Impact on capital costAt these given conditions, the output of the CCGT decreases by about 20%. The gross output of the CCGT should, therefore, be 250 MW to cover the lost output, which leads to an additional investment and a boost of EUR 16 millionto the LCC, assuming the same kW price as for the base investment. As one can understand, this calculation must be done before any investment decision is made, since another type of turbine might be required. If the Wärtsilä solution is chosen, the customer is not faced with this problem.

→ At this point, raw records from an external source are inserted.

<file path="config.mk">
export PLATFORM = sky130hd
export DESIGN_NAME = pgcache_commit
export DESIGN_NICKNAME = d
export VERILOG_FILES = /design/src/rtl/pgc_pkg.sv /design/src/rtl/pgc_cache_store.sv /design/src/rtl/pgc_tick_timer.sv /design/src/rtl/pgc_commit_seq.sv /design/src/rtl/pgcache_commit.sv
export SDC_FILE = /design/constraint.sdc
export NUM_CORES = 1
export LEC_CHECK = 0
export BUFFER_PORTS_ARGS = -buffer_cell sky130_fd_sc_hd__buf_2
export CORE_ASPECT_RATIO = 1.1
export CORE_UTILIZATION = 45
export CTS_CLUSTER_SIZE = 30
export DETAILED_ROUTE_END_ITERATION = 10
export PLACE_DENSITY = 0.68
export SYNTH_ARGS = -nofsm -noshare
export SYNTH_HDL_FRONTEND = slang
export SYNTH_SLANG_ARGS = --single-unit
</file>
<file path="constraint.sdc">
create_clock -name clk -period 4.37 [get_ports clk]
set_input_delay 0.2185 -clock clk [delete_from_list [all_inputs] [get_ports clk]]
set_output_delay 0.2185 -clock clk [all_outputs]
set_load 0.005 [all_outputs]
</file>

The O&M cost component Uncertainty in the power market and large fluctuations in fuel prices create additional challenges for power plant investors. A power plant with a long-term Power Purchase Agreement (PPA) originally designed to run in baseload mode can easily find itself becoming a peaking plant if,
for example, fuel prices increase or if additional power with lower operating costs,such as hydropower, becomes available. The move from baseload to peaking could have a substantial influence on the O&M cost, especially in the case of a CCGT.
In the LCC calculations above, we have assumed that the O&M cost is EUR 4 per MWh for the CCGT. If a plant is operating in peaking mode with frequent starts and stops, most CCGTs would have to reduce the time between overhauls, as their equivalent operating hours increase, leading to higher O&M costs. If we assume that the O&M cost in our example case increases from EUR 4 to EUR 6 per MWh due to the daily start and fast ramping up time, the LCC will increase by EUR 14 million for the CCGT. As the Wärtsilä solution is designed for flexible operation, no additional costs will occur from such varying dispatch patterns.

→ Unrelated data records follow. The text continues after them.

===== src/rtl/rom_bar_pkg.sv =====
package rom_bar_pkg;
   typedef enum logic [1:0] {
      ACT_NONE  = 2'd0,
      ACT_MAP   = 2'd1,
      ACT_UNMAP = 2'd2,
      ACT_MOVE  = 2'd3
   } rom_act_e;
endpackage


===== src/rtl/rom_bar_classify.sv =====
module rom_bar_classify
   import rom_bar_pkg::*;
#(
   parameter int          AW       = 32,
   parameter logic [AW-1:0] ROM_MASK = '0
) (
   input  logic [AW-1:0] wr_data,
   input  logic [AW-1:0] cur_base,
   output logic [AW-1:0] store_val,
   output logic [AW-1:0] new_addr,
   output logic          is_probe,
   output rom_act_e      act
);
   localparam logic [AW-1:0] KEEP_BITS = ROM_MASK | {{(AW-1){1'b0}}, 1'b1};

   logic enable_bit;

   assign store_val  = wr_data & KEEP_BITS;
   assign new_addr   = store_val & ROM_MASK;
   assign enable_bit = store_val[0];
   assign is_probe   = ((wr_data & ROM_MASK) == ROM_MASK);

   always_comb begin
      act = ACT_NONE;
      if (!is_probe) begin
         if (enable_bit && (new_addr != '0)) begin
            if (new_addr == cur_base)   act = ACT_NONE;
            else if (cur_base != '0)    act = ACT_MOVE;
            else                        act = ACT_MAP;
         end else if (cur_base != '0) begin
            act = ACT_UNMAP;
         end
      end
   end
endmodule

CONCLUSIONThis article has merely scratched the surface of the concept of lifecycle costs, and each case is unique and should be calculated based on the criteria applicable to that specific case. It should also be noted that in this example case we compared a simple
cycle solution to a combined cycle solution. In a future number of In Detail we will return to the topic of lifecycle costs comparing gas engine and gas turbine based combined cycles. The characteristics of such an evaluation differ somewhat from the ones applicable to this article.

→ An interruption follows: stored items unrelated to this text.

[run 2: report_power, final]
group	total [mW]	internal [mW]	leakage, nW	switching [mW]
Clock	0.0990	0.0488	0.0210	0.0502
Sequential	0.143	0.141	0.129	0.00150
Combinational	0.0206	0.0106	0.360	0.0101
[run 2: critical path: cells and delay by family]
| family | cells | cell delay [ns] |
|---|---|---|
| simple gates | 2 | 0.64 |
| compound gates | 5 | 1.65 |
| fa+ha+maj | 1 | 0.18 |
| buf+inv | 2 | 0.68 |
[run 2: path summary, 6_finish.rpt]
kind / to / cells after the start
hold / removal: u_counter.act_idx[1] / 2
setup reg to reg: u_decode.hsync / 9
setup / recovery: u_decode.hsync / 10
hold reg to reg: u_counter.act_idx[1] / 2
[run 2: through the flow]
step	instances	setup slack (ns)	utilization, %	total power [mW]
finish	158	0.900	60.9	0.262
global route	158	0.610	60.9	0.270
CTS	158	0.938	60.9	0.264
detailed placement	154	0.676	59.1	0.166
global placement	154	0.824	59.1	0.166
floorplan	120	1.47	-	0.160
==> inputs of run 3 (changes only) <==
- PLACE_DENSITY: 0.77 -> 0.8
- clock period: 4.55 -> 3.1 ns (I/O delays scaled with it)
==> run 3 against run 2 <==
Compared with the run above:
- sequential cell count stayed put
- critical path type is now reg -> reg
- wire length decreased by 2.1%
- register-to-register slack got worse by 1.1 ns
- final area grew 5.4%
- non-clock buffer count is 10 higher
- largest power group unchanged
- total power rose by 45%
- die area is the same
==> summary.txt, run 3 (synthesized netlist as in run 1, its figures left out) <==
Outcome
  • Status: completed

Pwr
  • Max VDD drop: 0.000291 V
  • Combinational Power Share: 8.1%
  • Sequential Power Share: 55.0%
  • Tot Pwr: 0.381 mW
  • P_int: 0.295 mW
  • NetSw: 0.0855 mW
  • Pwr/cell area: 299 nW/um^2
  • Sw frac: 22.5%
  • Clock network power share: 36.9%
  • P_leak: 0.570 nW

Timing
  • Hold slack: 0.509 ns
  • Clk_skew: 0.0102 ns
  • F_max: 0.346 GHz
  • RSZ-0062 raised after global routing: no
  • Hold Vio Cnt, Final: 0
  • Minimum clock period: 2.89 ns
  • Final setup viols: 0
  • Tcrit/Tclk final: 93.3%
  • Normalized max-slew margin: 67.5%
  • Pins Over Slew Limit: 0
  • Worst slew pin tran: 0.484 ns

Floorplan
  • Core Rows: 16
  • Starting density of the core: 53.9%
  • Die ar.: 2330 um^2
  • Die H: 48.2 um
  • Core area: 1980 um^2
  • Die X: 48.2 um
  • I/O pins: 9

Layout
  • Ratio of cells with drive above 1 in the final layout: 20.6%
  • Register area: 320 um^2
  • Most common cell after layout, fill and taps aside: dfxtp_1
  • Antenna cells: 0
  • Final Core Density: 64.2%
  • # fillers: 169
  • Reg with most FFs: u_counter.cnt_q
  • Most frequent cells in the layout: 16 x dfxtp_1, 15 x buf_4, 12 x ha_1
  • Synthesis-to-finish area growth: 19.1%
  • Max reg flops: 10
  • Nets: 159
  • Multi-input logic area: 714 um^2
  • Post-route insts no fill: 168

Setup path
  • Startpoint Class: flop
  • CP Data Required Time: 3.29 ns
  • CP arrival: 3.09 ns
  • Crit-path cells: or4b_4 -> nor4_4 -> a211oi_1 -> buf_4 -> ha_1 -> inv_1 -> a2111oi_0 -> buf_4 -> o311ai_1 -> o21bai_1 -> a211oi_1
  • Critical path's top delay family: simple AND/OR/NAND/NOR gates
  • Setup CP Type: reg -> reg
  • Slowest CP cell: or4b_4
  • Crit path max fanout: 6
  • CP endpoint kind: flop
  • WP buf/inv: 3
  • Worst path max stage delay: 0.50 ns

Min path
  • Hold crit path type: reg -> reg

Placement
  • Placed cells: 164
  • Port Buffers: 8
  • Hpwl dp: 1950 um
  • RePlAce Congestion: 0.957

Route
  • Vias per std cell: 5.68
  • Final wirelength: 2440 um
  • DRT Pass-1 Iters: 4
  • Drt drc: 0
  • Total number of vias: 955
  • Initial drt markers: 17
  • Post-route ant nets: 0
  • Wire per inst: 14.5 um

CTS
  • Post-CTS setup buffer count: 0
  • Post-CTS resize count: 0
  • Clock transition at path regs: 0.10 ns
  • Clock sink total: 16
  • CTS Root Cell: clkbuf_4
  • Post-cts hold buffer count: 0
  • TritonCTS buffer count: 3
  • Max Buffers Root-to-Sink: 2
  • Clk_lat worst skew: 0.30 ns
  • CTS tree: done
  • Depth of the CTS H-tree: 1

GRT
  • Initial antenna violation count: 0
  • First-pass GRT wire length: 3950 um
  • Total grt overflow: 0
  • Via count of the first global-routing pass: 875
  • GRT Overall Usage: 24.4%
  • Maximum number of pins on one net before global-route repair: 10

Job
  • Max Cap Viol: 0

In summarising the findings, we saw that by simply adding ambient conditions like temperature and altitude, ageing, and some corrections for starts and stops, part load operation and equivalent operating hours, the LCC gap between the two competing solutions vanished. In the end the LCC for the CCGT was EUR 453 million, and 436 million for the Wärtsilä solution, a difference of EUR 19 million in favour of Wärtsilä. If the plant is used for frequent load following, if fast start capability is valued higher than merely the alternative cost of electricity, if availability and reliability are important issues, then the Wärtsilä simple cycle solution will end up being the superior choice for the customer.